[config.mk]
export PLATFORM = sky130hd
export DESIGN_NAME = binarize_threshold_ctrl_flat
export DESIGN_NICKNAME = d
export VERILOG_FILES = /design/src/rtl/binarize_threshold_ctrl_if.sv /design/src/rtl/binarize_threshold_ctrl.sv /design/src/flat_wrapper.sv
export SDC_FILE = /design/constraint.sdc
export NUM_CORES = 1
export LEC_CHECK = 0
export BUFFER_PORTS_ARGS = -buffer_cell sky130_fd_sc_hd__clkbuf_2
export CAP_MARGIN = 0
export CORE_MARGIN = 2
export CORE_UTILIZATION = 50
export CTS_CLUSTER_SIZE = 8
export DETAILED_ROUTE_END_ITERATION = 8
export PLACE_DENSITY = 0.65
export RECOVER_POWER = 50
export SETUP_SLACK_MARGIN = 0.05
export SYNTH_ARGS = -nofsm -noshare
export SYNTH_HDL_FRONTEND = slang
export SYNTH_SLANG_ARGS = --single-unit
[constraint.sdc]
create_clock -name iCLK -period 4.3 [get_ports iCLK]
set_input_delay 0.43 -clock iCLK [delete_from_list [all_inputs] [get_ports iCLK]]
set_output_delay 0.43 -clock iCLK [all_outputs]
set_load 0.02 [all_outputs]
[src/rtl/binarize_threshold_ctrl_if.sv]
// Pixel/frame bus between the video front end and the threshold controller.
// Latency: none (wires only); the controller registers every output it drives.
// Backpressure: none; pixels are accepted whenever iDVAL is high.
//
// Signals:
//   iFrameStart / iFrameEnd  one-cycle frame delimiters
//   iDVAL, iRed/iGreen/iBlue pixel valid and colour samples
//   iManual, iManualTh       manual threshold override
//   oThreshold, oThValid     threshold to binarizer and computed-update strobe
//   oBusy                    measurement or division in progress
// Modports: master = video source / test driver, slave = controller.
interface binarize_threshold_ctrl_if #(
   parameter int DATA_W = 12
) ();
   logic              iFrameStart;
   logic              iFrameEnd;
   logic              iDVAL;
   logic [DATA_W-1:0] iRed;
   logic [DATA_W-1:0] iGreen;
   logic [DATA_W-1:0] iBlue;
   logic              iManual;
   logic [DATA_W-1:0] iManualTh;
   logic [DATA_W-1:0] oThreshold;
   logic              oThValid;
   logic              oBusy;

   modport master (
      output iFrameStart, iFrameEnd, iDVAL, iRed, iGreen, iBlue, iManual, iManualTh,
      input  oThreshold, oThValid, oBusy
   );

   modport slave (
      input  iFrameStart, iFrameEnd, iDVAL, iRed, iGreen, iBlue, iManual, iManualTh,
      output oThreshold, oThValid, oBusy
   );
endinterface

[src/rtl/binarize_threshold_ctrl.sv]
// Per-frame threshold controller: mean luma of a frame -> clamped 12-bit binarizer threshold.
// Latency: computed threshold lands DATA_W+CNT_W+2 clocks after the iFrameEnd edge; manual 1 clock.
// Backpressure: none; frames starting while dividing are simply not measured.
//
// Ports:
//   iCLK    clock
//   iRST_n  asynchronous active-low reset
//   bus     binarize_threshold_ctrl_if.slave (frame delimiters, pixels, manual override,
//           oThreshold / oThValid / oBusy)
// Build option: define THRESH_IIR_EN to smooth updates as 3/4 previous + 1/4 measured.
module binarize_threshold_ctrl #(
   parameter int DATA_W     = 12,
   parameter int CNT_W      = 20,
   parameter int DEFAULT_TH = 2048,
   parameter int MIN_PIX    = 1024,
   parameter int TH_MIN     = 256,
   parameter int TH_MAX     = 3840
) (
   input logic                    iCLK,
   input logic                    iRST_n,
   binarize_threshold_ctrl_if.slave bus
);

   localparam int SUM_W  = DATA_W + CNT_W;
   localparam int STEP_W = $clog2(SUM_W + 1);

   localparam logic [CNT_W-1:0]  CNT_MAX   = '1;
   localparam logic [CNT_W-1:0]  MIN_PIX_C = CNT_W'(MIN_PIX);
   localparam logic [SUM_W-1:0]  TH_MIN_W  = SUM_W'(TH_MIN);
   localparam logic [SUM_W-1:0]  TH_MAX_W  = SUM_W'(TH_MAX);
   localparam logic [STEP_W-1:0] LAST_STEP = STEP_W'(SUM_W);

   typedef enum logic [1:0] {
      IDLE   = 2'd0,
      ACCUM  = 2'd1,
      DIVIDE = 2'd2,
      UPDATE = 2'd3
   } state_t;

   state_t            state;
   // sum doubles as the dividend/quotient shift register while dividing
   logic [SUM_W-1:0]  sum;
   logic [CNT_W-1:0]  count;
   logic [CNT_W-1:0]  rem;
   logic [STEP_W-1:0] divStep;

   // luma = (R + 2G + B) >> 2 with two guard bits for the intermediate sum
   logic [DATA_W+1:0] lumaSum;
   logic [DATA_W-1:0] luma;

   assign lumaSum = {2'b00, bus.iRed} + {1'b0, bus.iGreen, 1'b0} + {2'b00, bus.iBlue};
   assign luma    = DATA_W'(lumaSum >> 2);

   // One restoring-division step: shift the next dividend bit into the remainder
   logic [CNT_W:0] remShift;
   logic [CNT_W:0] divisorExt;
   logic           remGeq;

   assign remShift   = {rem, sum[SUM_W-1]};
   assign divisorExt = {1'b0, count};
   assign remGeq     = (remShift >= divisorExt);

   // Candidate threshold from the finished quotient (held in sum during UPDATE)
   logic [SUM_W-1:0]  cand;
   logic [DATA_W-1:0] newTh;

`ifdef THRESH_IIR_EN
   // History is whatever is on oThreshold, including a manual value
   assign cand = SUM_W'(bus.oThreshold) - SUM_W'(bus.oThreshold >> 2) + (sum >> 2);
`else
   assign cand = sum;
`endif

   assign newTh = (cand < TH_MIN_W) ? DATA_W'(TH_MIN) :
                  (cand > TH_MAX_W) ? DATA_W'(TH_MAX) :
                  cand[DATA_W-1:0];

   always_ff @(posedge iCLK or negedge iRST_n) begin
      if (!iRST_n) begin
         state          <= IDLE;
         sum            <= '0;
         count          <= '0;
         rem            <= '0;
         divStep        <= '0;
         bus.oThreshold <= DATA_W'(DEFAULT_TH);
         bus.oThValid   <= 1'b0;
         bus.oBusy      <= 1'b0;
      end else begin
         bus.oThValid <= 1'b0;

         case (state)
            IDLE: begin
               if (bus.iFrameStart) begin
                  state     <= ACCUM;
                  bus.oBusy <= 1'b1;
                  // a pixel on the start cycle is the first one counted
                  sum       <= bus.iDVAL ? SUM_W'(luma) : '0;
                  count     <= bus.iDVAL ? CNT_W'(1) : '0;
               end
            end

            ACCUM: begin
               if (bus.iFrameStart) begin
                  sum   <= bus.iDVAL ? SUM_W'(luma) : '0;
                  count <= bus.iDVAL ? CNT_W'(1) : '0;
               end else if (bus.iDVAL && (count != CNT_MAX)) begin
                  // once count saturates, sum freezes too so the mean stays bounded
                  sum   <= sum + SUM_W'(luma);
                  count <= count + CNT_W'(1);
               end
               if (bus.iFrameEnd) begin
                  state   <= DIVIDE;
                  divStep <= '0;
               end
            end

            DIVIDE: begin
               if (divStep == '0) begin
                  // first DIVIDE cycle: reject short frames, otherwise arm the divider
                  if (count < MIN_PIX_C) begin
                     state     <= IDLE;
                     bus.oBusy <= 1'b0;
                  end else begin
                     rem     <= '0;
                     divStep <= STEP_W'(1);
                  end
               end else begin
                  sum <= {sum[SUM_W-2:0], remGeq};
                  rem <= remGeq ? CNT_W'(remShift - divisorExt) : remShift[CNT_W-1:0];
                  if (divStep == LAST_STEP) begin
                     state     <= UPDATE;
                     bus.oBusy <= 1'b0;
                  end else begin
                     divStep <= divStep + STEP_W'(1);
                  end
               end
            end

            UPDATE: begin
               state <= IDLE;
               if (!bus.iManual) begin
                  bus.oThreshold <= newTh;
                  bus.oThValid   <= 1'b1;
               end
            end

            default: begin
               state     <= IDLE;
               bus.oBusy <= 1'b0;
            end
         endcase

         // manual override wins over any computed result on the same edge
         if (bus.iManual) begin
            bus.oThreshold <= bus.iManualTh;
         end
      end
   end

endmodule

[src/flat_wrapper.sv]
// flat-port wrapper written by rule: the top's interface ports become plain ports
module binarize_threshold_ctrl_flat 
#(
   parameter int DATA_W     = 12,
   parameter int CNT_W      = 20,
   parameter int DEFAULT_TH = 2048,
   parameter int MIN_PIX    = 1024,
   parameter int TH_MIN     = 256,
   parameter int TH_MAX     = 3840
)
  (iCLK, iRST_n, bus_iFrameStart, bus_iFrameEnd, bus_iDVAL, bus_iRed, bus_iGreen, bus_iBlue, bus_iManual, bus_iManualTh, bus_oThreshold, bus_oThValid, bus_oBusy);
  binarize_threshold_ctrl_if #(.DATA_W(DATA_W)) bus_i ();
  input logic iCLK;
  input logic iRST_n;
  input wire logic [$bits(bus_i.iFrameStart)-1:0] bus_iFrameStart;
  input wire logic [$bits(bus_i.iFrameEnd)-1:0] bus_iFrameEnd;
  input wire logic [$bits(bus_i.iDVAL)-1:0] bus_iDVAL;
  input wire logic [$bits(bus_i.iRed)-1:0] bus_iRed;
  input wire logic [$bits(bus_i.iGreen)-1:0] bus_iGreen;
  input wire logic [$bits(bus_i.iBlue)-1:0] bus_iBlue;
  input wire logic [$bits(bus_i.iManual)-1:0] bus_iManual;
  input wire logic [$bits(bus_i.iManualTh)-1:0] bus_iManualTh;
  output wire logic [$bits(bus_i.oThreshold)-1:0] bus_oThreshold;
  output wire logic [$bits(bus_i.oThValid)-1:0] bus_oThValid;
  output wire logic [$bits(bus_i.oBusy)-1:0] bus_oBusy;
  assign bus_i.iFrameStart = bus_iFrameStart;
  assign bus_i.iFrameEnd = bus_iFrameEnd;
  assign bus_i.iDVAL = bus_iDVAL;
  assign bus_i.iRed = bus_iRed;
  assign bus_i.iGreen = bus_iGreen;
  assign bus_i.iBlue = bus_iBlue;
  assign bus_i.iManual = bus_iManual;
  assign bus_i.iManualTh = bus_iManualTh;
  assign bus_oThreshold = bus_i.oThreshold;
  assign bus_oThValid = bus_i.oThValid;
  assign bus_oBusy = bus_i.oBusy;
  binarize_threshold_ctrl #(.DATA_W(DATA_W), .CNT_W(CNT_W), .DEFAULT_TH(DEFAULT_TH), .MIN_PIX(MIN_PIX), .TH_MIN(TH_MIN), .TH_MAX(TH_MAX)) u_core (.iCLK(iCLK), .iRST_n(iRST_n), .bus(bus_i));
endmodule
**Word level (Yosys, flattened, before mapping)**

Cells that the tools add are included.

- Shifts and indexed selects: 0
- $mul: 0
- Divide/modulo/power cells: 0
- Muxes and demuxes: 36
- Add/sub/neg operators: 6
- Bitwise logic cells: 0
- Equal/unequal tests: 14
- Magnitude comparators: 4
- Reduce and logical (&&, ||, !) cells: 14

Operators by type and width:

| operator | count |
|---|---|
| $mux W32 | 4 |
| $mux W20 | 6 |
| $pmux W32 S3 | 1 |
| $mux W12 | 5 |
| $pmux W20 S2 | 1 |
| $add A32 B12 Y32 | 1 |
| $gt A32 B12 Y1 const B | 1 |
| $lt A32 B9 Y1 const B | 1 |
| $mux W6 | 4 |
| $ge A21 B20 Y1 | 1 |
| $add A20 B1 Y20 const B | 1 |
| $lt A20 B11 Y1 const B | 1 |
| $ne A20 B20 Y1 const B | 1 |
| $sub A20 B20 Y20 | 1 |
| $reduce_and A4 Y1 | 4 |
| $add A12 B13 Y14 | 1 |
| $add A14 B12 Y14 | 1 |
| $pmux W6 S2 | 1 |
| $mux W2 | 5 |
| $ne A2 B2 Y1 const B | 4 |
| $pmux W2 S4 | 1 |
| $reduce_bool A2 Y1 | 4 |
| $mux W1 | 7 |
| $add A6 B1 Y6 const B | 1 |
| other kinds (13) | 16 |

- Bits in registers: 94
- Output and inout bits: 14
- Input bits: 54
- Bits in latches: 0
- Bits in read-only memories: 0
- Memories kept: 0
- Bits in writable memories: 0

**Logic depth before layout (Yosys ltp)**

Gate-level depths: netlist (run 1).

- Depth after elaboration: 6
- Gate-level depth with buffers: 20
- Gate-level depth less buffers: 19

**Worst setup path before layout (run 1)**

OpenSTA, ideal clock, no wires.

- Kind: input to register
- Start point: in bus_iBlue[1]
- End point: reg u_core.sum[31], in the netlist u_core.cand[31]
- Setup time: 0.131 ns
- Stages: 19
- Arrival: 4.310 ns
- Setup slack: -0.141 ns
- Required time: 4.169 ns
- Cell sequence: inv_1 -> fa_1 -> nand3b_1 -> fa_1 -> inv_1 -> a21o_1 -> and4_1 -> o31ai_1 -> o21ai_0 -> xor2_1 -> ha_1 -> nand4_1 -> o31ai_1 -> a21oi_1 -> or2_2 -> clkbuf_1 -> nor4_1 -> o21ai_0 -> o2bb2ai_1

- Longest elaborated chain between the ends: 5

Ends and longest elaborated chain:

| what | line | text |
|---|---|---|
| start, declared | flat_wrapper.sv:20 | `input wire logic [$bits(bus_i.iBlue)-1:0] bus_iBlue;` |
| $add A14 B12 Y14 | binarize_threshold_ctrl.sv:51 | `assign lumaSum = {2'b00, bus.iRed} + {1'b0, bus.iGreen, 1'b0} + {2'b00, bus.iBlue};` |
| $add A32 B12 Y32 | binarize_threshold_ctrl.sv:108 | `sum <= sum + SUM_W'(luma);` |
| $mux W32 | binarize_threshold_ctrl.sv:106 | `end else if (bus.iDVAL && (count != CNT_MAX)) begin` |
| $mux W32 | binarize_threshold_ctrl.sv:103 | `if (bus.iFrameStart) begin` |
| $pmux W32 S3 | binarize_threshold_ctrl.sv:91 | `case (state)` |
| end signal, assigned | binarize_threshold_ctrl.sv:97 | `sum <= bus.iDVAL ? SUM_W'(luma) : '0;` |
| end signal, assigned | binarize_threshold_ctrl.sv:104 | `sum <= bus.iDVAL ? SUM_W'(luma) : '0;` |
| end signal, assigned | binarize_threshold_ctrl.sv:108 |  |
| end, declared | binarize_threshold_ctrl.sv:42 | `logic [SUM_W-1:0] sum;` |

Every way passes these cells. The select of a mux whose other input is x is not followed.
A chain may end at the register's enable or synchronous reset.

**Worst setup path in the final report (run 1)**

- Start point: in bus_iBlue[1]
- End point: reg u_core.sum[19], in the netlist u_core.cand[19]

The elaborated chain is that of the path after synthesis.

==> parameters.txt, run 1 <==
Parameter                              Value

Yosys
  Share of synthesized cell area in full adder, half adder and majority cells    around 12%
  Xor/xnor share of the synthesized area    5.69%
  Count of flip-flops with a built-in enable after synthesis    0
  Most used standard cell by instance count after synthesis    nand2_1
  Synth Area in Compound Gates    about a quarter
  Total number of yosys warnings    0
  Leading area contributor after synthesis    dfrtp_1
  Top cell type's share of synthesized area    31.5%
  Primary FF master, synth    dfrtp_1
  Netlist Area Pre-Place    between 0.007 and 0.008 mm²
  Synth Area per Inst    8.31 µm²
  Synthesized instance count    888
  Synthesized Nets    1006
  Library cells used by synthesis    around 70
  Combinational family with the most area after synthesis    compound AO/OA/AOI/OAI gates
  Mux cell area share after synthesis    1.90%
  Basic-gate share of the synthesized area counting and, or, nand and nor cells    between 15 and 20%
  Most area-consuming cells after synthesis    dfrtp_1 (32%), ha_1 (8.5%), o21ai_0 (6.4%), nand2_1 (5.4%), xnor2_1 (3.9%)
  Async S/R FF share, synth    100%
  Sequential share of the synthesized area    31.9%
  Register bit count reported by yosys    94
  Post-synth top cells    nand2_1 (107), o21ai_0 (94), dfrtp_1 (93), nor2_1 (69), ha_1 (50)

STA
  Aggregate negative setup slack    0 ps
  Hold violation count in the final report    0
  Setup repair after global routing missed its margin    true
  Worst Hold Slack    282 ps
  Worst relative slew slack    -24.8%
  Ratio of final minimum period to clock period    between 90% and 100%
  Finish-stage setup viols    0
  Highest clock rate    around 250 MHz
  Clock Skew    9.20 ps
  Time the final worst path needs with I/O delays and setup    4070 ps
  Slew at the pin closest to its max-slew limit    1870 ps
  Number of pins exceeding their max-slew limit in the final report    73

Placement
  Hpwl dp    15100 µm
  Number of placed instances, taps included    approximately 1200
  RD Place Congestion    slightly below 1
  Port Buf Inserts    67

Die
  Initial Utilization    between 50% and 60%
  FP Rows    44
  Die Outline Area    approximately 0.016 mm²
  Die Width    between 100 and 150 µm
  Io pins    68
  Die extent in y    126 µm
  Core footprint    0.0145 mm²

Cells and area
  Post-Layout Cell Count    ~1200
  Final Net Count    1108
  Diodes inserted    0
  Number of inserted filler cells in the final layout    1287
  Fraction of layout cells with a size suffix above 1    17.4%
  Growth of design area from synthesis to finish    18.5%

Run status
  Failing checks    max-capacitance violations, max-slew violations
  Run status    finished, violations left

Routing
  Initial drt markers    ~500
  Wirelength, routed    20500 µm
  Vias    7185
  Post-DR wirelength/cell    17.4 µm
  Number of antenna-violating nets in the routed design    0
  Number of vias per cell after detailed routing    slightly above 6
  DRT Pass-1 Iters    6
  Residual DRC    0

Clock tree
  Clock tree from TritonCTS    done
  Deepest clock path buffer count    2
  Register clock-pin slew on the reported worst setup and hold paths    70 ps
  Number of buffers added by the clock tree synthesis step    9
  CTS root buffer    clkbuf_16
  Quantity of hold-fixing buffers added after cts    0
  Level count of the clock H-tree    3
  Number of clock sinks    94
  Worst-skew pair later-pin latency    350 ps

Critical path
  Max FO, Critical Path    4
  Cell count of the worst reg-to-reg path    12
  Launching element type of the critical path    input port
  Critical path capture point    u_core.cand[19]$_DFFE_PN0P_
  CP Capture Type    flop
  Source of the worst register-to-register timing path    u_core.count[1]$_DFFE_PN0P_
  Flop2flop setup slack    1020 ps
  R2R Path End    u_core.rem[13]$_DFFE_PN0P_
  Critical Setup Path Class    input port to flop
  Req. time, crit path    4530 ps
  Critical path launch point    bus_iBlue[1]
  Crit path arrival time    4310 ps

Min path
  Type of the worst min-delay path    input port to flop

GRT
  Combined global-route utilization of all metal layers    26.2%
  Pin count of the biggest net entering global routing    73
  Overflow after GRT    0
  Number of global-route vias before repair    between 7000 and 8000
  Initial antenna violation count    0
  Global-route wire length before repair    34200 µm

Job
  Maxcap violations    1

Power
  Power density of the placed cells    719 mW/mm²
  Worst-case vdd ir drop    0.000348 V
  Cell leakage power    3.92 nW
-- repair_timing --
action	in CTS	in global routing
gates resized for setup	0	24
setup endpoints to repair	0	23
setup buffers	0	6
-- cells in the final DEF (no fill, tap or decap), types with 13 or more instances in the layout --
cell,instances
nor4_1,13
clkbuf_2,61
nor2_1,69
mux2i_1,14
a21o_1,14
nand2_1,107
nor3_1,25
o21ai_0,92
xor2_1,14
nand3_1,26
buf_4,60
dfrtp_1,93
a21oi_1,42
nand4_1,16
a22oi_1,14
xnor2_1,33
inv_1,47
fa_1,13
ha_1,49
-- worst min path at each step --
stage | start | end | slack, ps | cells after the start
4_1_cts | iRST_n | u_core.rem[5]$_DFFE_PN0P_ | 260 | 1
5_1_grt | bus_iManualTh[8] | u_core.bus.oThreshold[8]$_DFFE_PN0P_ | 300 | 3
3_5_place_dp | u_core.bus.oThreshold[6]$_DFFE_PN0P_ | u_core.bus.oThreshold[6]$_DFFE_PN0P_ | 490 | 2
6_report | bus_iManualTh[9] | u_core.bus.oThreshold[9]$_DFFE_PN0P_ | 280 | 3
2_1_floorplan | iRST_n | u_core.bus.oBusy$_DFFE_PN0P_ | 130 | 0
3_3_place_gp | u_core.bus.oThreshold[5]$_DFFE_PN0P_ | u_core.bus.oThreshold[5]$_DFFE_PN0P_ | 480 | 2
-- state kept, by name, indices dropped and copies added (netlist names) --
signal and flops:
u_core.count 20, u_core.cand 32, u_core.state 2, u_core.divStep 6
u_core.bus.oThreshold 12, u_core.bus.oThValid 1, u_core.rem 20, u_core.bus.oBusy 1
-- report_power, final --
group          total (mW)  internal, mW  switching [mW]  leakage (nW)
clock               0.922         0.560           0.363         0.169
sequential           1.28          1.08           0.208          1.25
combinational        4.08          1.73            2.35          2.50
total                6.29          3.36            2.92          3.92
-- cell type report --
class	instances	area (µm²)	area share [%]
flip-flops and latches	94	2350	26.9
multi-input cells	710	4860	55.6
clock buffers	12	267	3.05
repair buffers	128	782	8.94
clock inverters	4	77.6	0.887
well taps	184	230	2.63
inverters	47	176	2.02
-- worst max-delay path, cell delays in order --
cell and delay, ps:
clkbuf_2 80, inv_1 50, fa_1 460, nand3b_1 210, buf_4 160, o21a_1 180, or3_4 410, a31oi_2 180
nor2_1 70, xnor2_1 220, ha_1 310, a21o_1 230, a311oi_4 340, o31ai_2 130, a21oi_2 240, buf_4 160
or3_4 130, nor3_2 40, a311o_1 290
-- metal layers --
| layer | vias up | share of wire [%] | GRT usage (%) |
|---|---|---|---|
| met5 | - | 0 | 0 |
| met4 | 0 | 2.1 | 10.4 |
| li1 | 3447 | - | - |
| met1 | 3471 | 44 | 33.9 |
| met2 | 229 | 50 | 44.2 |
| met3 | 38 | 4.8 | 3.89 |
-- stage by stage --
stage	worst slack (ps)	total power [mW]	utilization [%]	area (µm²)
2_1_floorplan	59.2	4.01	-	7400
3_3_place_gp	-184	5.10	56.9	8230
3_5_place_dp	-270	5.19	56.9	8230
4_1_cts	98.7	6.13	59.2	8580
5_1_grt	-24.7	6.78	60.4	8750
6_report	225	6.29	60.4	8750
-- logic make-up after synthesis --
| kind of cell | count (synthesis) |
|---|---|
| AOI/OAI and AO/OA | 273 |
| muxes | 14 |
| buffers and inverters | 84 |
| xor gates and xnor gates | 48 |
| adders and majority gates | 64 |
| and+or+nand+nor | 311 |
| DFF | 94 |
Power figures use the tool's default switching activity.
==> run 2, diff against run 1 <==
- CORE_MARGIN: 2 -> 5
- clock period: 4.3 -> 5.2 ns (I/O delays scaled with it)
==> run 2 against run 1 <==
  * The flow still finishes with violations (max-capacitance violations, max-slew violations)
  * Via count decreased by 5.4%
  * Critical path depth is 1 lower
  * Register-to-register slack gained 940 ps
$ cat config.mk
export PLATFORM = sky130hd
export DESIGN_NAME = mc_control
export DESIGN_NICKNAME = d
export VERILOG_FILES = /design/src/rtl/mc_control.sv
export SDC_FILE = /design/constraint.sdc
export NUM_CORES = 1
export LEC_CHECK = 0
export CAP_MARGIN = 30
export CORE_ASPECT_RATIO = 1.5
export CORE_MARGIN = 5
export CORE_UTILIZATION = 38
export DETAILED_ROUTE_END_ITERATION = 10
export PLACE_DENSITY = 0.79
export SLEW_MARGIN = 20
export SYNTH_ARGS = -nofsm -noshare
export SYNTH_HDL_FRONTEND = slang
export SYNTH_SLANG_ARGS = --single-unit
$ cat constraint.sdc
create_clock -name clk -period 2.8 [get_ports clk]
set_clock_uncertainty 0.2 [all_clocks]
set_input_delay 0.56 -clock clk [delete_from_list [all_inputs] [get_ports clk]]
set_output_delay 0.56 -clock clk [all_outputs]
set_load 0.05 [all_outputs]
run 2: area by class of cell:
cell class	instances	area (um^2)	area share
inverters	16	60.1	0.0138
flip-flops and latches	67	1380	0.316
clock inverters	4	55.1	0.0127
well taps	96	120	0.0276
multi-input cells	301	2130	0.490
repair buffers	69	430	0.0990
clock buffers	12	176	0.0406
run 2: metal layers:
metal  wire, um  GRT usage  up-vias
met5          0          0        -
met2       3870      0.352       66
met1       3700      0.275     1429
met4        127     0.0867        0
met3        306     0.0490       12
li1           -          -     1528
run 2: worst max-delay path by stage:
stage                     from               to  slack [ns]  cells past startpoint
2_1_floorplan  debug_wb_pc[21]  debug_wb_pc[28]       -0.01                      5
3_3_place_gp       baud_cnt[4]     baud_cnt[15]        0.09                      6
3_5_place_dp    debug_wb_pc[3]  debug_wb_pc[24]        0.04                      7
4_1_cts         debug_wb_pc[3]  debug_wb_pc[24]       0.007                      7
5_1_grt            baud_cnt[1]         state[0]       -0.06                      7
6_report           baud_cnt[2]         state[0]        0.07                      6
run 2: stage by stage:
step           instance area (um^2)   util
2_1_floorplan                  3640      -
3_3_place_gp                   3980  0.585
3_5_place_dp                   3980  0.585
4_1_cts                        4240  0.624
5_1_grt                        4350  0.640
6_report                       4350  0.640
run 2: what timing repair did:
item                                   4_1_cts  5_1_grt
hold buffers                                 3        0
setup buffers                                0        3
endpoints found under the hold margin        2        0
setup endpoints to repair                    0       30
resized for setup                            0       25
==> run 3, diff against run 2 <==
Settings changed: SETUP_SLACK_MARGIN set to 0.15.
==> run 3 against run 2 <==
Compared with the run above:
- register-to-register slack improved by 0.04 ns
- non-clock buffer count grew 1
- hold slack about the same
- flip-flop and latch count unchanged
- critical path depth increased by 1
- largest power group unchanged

• **EXERCISE DETAILS**: Return nothing but the lines from the start of the listing above through the line containing "the threshold controller.", exactly as given.

• **SOLVED EXERCISE**:
[config.mk]
export PLATFORM = sky130hd
export DESIGN_NAME = binarize_threshold_ctrl_flat
export DESIGN_NICKNAME = d
export VERILOG_FILES = /design/src/rtl/binarize_threshold_ctrl_if.sv /design/src/rtl/binarize_threshold_ctrl.sv /design/src/flat_wrapper.sv
export SDC_FILE = /design/constraint.sdc
export NUM_CORES = 1
export LEC_CHECK = 0
export BUFFER_PORTS_ARGS = -buffer_cell sky130_fd_sc_hd__clkbuf_2
export CAP_MARGIN = 0
export CORE_MARGIN = 2
export CORE_UTILIZATION = 50
export CTS_CLUSTER_SIZE = 8
export DETAILED_ROUTE_END_ITERATION = 8
export PLACE_DENSITY = 0.65
export RECOVER_POWER = 50
export SETUP_SLACK_MARGIN = 0.05
export SYNTH_ARGS = -nofsm -noshare
export SYNTH_HDL_FRONTEND = slang
export SYNTH_SLANG_ARGS = --single-unit
[constraint.sdc]
create_clock -name iCLK -period 4.3 [get_ports iCLK]
set_input_delay 0.43 -clock iCLK [delete_from_list [all_inputs] [get_ports iCLK]]
set_output_delay 0.43 -clock iCLK [all_outputs]
set_load 0.02 [all_outputs]
[src/rtl/binarize_threshold_ctrl_if.sv]
// Pixel/frame bus between the video front end and the threshold controller.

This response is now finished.